## What this task involves
In the entries below, how many lines contain the string "with"? Give the number by itself.
======== Records shown
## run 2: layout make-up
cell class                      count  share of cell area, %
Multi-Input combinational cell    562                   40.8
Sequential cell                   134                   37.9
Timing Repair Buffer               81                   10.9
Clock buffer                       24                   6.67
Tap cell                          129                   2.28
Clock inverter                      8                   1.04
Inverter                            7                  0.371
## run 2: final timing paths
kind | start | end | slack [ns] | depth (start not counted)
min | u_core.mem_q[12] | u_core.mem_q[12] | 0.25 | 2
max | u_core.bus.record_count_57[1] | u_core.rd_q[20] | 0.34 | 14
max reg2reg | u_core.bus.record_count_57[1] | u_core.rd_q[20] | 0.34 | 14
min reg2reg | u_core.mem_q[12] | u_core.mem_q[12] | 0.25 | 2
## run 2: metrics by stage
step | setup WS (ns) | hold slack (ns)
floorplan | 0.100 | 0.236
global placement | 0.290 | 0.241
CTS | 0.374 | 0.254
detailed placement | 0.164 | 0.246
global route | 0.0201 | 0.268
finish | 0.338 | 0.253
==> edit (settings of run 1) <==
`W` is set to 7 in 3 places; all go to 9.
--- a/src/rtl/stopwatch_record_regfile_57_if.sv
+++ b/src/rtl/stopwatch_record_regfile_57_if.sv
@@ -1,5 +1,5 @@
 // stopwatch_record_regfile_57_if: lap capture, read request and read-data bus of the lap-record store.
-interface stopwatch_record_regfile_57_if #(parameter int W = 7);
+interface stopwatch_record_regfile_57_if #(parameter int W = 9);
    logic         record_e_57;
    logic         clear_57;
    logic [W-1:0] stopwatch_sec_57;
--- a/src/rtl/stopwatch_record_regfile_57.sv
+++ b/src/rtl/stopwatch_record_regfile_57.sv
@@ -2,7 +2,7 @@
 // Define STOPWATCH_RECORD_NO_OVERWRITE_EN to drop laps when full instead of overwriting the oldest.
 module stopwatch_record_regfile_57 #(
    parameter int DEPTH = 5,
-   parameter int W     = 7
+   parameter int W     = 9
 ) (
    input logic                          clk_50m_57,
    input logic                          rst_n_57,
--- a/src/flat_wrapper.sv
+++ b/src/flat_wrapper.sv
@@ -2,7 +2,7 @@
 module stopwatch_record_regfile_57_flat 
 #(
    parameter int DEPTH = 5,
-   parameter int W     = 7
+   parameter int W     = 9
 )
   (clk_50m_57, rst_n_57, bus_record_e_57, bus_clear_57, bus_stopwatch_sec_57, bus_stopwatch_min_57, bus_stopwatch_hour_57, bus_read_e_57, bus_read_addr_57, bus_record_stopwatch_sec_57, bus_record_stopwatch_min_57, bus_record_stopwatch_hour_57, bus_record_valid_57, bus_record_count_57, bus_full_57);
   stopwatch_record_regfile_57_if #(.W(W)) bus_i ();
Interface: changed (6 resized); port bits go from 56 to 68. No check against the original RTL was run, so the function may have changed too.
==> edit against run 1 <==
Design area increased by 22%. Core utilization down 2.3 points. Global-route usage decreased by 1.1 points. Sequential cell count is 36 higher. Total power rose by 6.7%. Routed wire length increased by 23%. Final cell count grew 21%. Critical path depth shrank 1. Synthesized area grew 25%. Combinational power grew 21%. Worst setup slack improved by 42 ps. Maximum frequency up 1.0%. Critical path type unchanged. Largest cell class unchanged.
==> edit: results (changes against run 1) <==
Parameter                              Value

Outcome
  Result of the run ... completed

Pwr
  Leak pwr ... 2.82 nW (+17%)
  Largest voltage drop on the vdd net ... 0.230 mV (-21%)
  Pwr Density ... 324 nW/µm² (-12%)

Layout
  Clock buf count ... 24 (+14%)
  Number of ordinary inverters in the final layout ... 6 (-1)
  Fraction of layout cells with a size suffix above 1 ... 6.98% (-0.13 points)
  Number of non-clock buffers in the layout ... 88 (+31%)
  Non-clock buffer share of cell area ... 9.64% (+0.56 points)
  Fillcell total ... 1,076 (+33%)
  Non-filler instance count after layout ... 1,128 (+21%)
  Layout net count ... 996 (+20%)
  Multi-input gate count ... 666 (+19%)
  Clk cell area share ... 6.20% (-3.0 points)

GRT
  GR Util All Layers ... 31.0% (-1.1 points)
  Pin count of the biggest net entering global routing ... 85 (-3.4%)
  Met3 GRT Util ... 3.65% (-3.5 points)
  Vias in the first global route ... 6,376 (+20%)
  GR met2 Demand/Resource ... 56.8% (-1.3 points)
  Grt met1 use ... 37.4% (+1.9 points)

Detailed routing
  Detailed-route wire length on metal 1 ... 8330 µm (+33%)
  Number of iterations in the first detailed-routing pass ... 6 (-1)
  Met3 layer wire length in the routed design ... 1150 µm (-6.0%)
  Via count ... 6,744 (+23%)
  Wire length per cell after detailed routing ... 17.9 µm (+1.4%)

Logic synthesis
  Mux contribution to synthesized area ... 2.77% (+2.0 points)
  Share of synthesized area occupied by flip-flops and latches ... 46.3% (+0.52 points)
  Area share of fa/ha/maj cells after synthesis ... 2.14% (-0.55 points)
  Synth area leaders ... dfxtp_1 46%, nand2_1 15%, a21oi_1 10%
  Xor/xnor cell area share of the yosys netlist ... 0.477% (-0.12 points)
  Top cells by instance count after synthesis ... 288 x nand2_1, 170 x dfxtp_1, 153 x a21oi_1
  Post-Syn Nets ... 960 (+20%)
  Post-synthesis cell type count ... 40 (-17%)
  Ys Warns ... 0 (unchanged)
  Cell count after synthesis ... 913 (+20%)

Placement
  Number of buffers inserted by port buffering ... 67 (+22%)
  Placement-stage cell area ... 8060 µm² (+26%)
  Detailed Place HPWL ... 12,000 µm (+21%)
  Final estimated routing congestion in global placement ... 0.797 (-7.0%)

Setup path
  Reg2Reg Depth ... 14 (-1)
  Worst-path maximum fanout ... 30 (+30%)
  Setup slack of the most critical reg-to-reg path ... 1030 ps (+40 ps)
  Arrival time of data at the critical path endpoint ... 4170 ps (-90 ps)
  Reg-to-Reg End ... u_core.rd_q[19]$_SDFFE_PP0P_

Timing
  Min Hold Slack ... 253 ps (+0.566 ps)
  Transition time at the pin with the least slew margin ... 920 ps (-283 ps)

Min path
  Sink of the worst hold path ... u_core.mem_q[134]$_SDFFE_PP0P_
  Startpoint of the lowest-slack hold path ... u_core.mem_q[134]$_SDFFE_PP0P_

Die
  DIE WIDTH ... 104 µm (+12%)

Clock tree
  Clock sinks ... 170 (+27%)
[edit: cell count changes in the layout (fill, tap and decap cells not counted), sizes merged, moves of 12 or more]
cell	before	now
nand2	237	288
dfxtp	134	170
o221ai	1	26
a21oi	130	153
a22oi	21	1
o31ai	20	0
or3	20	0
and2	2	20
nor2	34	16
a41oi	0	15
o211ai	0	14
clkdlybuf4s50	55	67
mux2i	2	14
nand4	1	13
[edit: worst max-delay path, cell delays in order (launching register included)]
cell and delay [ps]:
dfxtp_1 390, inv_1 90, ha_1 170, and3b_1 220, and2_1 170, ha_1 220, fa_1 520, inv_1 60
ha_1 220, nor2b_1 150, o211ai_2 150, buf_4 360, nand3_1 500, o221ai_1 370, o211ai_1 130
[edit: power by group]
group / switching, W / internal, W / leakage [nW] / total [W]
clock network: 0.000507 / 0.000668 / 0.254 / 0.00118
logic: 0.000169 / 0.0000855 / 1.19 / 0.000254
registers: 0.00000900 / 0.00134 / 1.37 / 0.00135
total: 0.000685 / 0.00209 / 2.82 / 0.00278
================
## Reply
2